---------- EXERCISE MATERIALS

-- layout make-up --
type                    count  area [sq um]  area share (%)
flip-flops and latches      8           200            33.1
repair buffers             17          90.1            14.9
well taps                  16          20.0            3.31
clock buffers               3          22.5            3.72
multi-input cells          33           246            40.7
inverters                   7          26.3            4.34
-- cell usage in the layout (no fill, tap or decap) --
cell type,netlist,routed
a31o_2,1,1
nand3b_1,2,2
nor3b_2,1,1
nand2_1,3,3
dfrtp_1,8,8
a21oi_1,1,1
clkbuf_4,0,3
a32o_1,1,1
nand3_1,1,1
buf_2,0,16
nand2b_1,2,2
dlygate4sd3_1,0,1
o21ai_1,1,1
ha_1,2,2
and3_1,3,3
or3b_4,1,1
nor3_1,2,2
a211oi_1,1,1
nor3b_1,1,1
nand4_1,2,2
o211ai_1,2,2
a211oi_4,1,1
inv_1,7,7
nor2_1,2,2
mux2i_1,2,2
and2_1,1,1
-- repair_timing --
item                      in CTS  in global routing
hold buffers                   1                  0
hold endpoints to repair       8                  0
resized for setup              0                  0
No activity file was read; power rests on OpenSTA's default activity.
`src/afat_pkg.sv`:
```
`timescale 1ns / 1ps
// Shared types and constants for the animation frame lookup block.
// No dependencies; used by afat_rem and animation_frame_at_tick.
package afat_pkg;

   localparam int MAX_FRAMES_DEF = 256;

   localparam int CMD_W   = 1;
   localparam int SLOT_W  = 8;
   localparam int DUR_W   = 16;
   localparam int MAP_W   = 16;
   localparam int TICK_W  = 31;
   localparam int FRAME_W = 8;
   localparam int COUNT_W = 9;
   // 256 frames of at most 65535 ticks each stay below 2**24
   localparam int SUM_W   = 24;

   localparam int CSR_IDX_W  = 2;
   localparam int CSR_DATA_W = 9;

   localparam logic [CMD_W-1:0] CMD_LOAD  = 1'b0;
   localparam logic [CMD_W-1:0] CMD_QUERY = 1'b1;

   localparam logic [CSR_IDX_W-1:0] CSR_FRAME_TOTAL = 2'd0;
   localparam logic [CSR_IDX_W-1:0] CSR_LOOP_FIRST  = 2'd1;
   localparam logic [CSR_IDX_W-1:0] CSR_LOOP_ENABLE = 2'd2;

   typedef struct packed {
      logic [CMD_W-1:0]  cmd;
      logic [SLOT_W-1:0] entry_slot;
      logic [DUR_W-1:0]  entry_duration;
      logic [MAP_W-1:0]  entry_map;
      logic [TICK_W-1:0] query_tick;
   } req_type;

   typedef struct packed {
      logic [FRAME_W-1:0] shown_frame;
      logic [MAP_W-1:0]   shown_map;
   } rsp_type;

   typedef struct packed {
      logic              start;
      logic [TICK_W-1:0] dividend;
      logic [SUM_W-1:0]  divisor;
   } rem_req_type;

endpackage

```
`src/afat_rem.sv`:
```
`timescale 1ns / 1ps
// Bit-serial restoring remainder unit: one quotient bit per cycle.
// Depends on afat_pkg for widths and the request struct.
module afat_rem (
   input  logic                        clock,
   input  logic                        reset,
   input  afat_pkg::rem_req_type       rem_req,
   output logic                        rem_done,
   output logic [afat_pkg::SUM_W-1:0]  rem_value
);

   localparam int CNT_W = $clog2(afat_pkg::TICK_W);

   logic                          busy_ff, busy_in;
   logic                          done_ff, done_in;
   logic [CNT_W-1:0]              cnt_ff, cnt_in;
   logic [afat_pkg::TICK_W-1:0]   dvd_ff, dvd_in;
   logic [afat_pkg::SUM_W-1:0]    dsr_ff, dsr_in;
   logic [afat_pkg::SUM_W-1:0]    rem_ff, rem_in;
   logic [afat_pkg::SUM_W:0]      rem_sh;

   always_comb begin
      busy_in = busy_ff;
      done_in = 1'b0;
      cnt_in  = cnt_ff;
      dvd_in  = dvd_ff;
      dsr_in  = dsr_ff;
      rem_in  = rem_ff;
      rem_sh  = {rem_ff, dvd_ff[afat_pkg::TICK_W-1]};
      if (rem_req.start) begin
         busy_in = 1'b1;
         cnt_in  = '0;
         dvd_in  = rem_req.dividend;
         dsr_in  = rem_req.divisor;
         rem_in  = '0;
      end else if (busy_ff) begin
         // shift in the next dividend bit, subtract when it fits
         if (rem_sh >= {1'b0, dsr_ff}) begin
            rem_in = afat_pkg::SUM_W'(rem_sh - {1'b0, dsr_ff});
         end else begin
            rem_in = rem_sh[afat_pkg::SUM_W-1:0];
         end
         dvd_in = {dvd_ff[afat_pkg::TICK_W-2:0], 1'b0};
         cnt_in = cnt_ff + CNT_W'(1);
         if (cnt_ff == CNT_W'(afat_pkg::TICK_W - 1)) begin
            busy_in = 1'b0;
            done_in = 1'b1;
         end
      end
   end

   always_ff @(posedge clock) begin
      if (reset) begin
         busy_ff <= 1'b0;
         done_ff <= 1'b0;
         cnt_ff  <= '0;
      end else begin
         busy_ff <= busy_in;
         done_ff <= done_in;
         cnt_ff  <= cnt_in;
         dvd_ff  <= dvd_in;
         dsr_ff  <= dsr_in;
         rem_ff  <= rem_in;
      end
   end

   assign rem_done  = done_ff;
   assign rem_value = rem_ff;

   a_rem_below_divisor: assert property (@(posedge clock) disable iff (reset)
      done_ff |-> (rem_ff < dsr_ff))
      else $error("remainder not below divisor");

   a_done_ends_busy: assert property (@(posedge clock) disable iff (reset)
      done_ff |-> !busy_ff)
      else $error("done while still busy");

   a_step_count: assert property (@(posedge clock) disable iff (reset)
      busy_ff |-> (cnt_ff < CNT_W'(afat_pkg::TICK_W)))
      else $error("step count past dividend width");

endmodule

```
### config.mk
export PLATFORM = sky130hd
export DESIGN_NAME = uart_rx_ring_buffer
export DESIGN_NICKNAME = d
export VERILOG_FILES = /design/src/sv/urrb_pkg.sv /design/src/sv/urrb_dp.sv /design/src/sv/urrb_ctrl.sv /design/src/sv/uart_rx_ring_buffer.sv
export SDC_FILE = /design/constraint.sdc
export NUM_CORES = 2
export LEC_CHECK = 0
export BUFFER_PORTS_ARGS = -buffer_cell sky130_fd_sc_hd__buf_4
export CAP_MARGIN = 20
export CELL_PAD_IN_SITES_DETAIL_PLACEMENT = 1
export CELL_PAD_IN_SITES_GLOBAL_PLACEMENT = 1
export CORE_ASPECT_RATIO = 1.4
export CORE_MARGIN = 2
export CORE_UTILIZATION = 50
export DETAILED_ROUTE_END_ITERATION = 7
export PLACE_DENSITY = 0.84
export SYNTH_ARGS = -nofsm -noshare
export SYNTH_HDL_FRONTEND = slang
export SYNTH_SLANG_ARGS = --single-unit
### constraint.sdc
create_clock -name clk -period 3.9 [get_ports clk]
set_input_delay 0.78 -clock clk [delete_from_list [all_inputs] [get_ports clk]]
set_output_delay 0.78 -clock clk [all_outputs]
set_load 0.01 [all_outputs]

--------------------
---------- EXERCISE MATERIALS

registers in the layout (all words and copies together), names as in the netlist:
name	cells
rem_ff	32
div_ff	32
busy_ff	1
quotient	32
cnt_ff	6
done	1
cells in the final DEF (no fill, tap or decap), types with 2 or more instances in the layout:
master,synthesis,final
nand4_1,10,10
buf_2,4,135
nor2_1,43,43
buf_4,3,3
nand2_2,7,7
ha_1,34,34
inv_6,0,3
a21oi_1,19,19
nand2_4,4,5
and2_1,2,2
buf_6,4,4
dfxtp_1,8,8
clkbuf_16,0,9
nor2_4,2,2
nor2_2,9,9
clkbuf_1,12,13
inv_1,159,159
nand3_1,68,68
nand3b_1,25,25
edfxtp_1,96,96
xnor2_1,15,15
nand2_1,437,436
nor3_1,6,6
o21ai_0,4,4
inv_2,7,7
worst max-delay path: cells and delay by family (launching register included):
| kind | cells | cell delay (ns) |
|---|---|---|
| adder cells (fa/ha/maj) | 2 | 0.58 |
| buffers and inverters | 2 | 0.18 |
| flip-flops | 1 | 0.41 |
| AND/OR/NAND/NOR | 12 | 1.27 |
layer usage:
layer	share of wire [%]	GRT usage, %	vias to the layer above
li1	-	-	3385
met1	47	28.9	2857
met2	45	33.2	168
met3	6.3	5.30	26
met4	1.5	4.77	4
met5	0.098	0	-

--------------------

- THE TASK
In the entries above, find the line with "-- layout make-up" and the line with "hold endpoints to", then restate word for word both of them and every line between, with nothing more.

- PROBLEM SOLUTION
-- layout make-up --
type                    count  area [sq um]  area share (%)
flip-flops and latches      8           200            33.1
repair buffers             17          90.1            14.9
well taps                  16          20.0            3.31
clock buffers               3          22.5            3.72
multi-input cells          33           246            40.7
inverters                   7          26.3            4.34
-- cell usage in the layout (no fill, tap or decap) --
cell type,netlist,routed
a31o_2,1,1
nand3b_1,2,2
nor3b_2,1,1
nand2_1,3,3
dfrtp_1,8,8
a21oi_1,1,1
clkbuf_4,0,3
a32o_1,1,1
nand3_1,1,1
buf_2,0,16
nand2b_1,2,2
dlygate4sd3_1,0,1
o21ai_1,1,1
ha_1,2,2
and3_1,3,3
or3b_4,1,1
nor3_1,2,2
a211oi_1,1,1
nor3b_1,1,1
nand4_1,2,2
o211ai_1,2,2
a211oi_4,1,1
inv_1,7,7
nor2_1,2,2
mux2i_1,2,2
and2_1,1,1
-- repair_timing --
item                      in CTS  in global routing
hold buffers                   1                  0
hold endpoints to repair       8                  0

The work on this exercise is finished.